THE TASK = Return all of the material, keeping each line exactly as it is.

GIVEN DATA =
Start of Block

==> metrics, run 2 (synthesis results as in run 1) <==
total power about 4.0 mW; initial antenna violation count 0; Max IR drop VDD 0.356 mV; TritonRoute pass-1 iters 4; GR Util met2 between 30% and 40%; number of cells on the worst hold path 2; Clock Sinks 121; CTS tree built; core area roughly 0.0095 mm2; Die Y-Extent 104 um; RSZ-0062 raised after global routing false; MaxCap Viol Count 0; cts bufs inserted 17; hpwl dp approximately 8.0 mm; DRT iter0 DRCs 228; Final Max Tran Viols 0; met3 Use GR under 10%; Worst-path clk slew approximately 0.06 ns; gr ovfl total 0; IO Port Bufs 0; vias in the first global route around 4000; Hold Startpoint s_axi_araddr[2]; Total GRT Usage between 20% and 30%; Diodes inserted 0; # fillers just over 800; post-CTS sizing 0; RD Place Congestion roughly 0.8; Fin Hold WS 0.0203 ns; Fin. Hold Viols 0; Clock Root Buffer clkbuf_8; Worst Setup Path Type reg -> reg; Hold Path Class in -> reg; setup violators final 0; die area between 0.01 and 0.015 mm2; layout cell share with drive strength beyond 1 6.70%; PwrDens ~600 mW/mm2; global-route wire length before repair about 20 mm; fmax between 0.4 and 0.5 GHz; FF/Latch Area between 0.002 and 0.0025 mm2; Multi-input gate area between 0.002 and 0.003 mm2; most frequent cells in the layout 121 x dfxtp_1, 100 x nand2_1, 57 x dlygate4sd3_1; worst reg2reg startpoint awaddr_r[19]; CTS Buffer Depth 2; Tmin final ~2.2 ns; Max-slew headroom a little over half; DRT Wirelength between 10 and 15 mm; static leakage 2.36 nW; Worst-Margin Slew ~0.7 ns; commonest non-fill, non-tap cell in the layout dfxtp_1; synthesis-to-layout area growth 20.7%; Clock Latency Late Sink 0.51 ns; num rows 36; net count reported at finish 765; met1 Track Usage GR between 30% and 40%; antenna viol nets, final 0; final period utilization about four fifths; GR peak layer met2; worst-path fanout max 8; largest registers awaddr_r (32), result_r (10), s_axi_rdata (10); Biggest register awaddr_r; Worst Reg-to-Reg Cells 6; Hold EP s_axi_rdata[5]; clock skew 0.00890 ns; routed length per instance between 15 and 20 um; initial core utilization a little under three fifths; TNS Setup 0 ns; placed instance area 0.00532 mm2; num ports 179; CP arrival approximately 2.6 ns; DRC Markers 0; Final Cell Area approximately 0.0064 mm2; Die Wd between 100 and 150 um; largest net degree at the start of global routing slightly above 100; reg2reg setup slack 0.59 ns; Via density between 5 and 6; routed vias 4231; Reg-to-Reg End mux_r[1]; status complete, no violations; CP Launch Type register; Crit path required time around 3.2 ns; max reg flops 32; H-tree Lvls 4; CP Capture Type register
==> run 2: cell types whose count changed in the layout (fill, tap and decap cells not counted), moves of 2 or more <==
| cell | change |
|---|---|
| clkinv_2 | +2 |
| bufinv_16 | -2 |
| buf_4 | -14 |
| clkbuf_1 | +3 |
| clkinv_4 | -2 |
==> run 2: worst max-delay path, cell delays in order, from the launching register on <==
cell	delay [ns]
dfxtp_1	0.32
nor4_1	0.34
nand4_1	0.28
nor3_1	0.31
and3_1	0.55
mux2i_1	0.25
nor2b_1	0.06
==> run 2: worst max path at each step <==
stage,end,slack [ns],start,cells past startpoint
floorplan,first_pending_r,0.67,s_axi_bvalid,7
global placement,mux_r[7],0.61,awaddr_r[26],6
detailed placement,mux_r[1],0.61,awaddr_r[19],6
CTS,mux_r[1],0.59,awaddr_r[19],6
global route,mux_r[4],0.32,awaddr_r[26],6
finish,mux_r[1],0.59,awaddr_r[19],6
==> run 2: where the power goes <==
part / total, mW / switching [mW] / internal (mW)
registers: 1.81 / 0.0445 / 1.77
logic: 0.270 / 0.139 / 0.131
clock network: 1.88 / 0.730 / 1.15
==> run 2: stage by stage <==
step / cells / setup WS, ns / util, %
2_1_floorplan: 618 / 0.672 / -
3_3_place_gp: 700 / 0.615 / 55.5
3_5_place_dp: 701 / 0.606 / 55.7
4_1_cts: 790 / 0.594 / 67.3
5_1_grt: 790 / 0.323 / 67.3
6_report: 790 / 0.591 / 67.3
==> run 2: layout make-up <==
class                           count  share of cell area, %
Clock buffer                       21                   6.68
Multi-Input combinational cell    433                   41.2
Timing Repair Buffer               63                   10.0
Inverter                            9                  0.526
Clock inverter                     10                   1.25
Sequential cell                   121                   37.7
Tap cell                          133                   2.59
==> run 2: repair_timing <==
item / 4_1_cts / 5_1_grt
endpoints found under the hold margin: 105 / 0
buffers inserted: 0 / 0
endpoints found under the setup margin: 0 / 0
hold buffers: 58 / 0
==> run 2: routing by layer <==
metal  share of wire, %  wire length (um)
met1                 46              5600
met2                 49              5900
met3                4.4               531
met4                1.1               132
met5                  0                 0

End of Block

ANSWER BOX =
==> metrics, run 2 (synthesis results as in run 1) <==
total power about 4.0 mW; initial antenna violation count 0; Max IR drop VDD 0.356 mV; TritonRoute pass-1 iters 4; GR Util met2 between 30% and 40%; number of cells on the worst hold path 2; Clock Sinks 121; CTS tree built; core area roughly 0.0095 mm2; Die Y-Extent 104 um; RSZ-0062 raised after global routing false; MaxCap Viol Count 0; cts bufs inserted 17; hpwl dp approximately 8.0 mm; DRT iter0 DRCs 228; Final Max Tran Viols 0; met3 Use GR under 10%; Worst-path clk slew approximately 0.06 ns; gr ovfl total 0; IO Port Bufs 0; vias in the first global route around 4000; Hold Startpoint s_axi_araddr[2]; Total GRT Usage between 20% and 30%; Diodes inserted 0; # fillers just over 800; post-CTS sizing 0; RD Place Congestion roughly 0.8; Fin Hold WS 0.0203 ns; Fin. Hold Viols 0; Clock Root Buffer clkbuf_8; Worst Setup Path Type reg -> reg; Hold Path Class in -> reg; setup violators final 0; die area between 0.01 and 0.015 mm2; layout cell share with drive strength beyond 1 6.70%; PwrDens ~600 mW/mm2; global-route wire length before repair about 20 mm; fmax between 0.4 and 0.5 GHz; FF/Latch Area between 0.002 and 0.0025 mm2; Multi-input gate area between 0.002 and 0.003 mm2; most frequent cells in the layout 121 x dfxtp_1, 100 x nand2_1, 57 x dlygate4sd3_1; worst reg2reg startpoint awaddr_r[19]; CTS Buffer Depth 2; Tmin final ~2.2 ns; Max-slew headroom a little over half; DRT Wirelength between 10 and 15 mm; static leakage 2.36 nW; Worst-Margin Slew ~0.7 ns; commonest non-fill, non-tap cell in the layout dfxtp_1; synthesis-to-layout area growth 20.7%; Clock Latency Late Sink 0.51 ns; num rows 36; net count reported at finish 765; met1 Track Usage GR between 30% and 40%; antenna viol nets, final 0; final period utilization about four fifths; GR peak layer met2; worst-path fanout max 8; largest registers awaddr_r (32), result_r (10), s_axi_rdata (10); Biggest register awaddr_r; Worst Reg-to-Reg Cells 6; Hold EP s_axi_rdata[5]; clock skew 0.00890 ns; routed length per instance between 15 and 20 um; initial core utilization a little under three fifths; TNS Setup 0 ns; placed instance area 0.00532 mm2; num ports 179; CP arrival approximately 2.6 ns; DRC Markers 0; Final Cell Area approximately 0.0064 mm2; Die Wd between 100 and 150 um; largest net degree at the start of global routing slightly above 100; reg2reg setup slack 0.59 ns; Via density between 5 and 6; routed vias 4231; Reg-to-Reg End mux_r[1]; status complete, no violations; CP Launch Type register; Crit path required time around 3.2 ns; max reg flops 32; H-tree Lvls 4; CP Capture Type register
==> run 2: cell types whose count changed in the layout (fill, tap and decap cells not counted), moves of 2 or more <==
| cell | change |
|---|---|
| clkinv_2 | +2 |
| bufinv_16 | -2 |
| buf_4 | -14 |
| clkbuf_1 | +3 |
| clkinv_4 | -2 |
==> run 2: worst max-delay path, cell delays in order, from the launching register on <==
cell	delay [ns]
dfxtp_1	0.32
nor4_1	0.34
nand4_1	0.28
nor3_1	0.31
and3_1	0.55
mux2i_1	0.25
nor2b_1	0.06
==> run 2: worst max path at each step <==
stage,end,slack [ns],start,cells past startpoint
floorplan,first_pending_r,0.67,s_axi_bvalid,7
global placement,mux_r[7],0.61,awaddr_r[26],6
detailed placement,mux_r[1],0.61,awaddr_r[19],6
CTS,mux_r[1],0.59,awaddr_r[19],6
global route,mux_r[4],0.32,awaddr_r[26],6
finish,mux_r[1],0.59,awaddr_r[19],6
==> run 2: where the power goes <==
part / total, mW / switching [mW] / internal (mW)
registers: 1.81 / 0.0445 / 1.77
logic: 0.270 / 0.139 / 0.131
clock network: 1.88 / 0.730 / 1.15
==> run 2: stage by stage <==
step / cells / setup WS, ns / util, %
2_1_floorplan: 618 / 0.672 / -
3_3_place_gp: 700 / 0.615 / 55.5
3_5_place_dp: 701 / 0.606 / 55.7
4_1_cts: 790 / 0.594 / 67.3
5_1_grt: 790 / 0.323 / 67.3
6_report: 790 / 0.591 / 67.3
==> run 2: layout make-up <==
class                           count  share of cell area, %
Clock buffer                       21                   6.68
Multi-Input combinational cell    433                   41.2
Timing Repair Buffer               63                   10.0
Inverter                            9                  0.526
Clock inverter                     10                   1.25
Sequential cell                   121                   37.7
Tap cell                          133                   2.59
==> run 2: repair_timing <==
item / 4_1_cts / 5_1_grt
endpoints found under the hold margin: 105 / 0
buffers inserted: 0 / 0
endpoints found under the setup margin: 0 / 0
hold buffers: 58 / 0
==> run 2: routing by layer <==
metal  share of wire, %  wire length (um)
met1                 46              5600
met2                 49              5900
met3                4.4               531
met4                1.1               132
met5                  0                 0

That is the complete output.